Esprits de plumes - Nirvana - In utero

 

NIRVANA - In utero

par Eric Lutra

 

Une tache. D'où je suis je vois une tache. Je ne savais même pas qu'il y en avait une sur mon plafond. C'est sans doute que je n'écoute pas suffisamment In utero. Ce doit être cela, car dès la deuxième écoute je me retrouve désarticulé sur mon lit. Où est le poste? Il a disparu, comme tout le reste d'ailleurs. Seuls des escadrons sonores osent s'aventurer dans cet univers apocalyptique. Cette chambre, d'ordinaire si bien rangée, s'est transformée l'espace d'un album en champ de dépravation pour jeunes indésirables. Ma couette projetée en plein coeur des affrontements vient d'esquiver deux rafales de Nike taille 41. Mon oreiller, sentant le danger se rapprocher, a préféré prendre la fuite à l'amorce du quatrième titre. Il a bien fait. La lampe, toujours aussi prétentieuse, a quant à elle voulu rester; elle le regrette aujourd'hui. Comprenez-la, vivre à tout jamais avec un lavabo sans charme, cela n'a rien d'excitant. Enfin, l'oreiller l'avait prévenue. Tout est sens dessus dessous, seule la tache n'a pas bougé; elle me regarde. Elle observe mon attitude. A lire sur son visage, elle n'y comprend rien.
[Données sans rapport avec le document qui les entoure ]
File: config.mk
export PLATFORM = sky130hd
export DESIGN_NAME = fp_divider
export DESIGN_NICKNAME = d
export VERILOG_FILES = /design/src/rtl/fp_pkg.sv /design/src/rtl/fp_div_pack.sv /design/src/rtl/fp_divider.sv
export SDC_FILE = /design/constraint.sdc
export NUM_CORES = 1
export LEC_CHECK = 0
export BUFFER_PORTS_ARGS = -buffer_cell sky130_fd_sc_hd__buf_2
export CAP_MARGIN = 25
export CELL_PAD_IN_SITES_DETAIL_PLACEMENT = 1
export CELL_PAD_IN_SITES_GLOBAL_PLACEMENT = 1
export CORE_MARGIN = 3
export CORE_UTILIZATION = 40
export DETAILED_ROUTE_END_ITERATION = 8
export GPL_TIMING_DRIVEN = 1
export PLACE_DENSITY_LB_ADDON = 0.08
export SYNTH_ARGS = -nofsm -noshare
export SYNTH_HDL_FRONTEND = slang
export SYNTH_SLANG_ARGS = --single-unit
File: constraint.sdc
create_clock -name clk -period 10.1 [get_ports clk]
set_clock_uncertainty 0.2 [all_clocks]
set_input_delay 1.01 -clock clk [delete_from_list [all_inputs] [get_ports clk]]
set_output_delay 1.01 -clock clk [all_outputs]
set_load 0.005 [all_outputs]
## config.mk

```make
export PLATFORM = sky130hd
export DESIGN_NAME = mux_scan_n
export DESIGN_NICKNAME = d
export VERILOG_FILES = /design/src/rtl/mux_scan_n.sv
export SDC_FILE = /design/constraint.sdc
export NUM_CORES = 1
export LEC_CHECK = 0
export CAP_MARGIN = 5
export CORE_ASPECT_RATIO = 1.1
export CORE_MARGIN = 2
export CORE_UTILIZATION = 42
export DETAILED_ROUTE_END_ITERATION = 10
export GPL_TIMING_DRIVEN = 0
export PLACE_DENSITY = 0.8
export SLEW_MARGIN = 40
export SYNTH_ARGS = -nofsm -noshare
export SYNTH_HDL_FRONTEND = slang
export SYNTH_SLANG_ARGS = --single-unit
```

## constraint.sdc

```tcl
create_clock -name clk -period 5 [get_ports clk]
set_clock_uncertainty 0.15 [all_clocks]
set_input_delay 0.5 -clock clk [delete_from_list [all_inputs] [get_ports clk]]
set_output_delay 0.5 -clock clk [all_outputs]
set_load 0.005 [all_outputs]
```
De plus, je la sens inquiète. Puis, c'est au moment où la musique se fait plus calme qu'elle en profite pour se faire la malle. La pauvre. A l'instant où la musique repart, je me saisis d'un gant de toilette et l'écramouille. Elle a beau crier, peu importe, le poste, complice, couvre sa voix. Ca lui apprendra à partir avant la fin.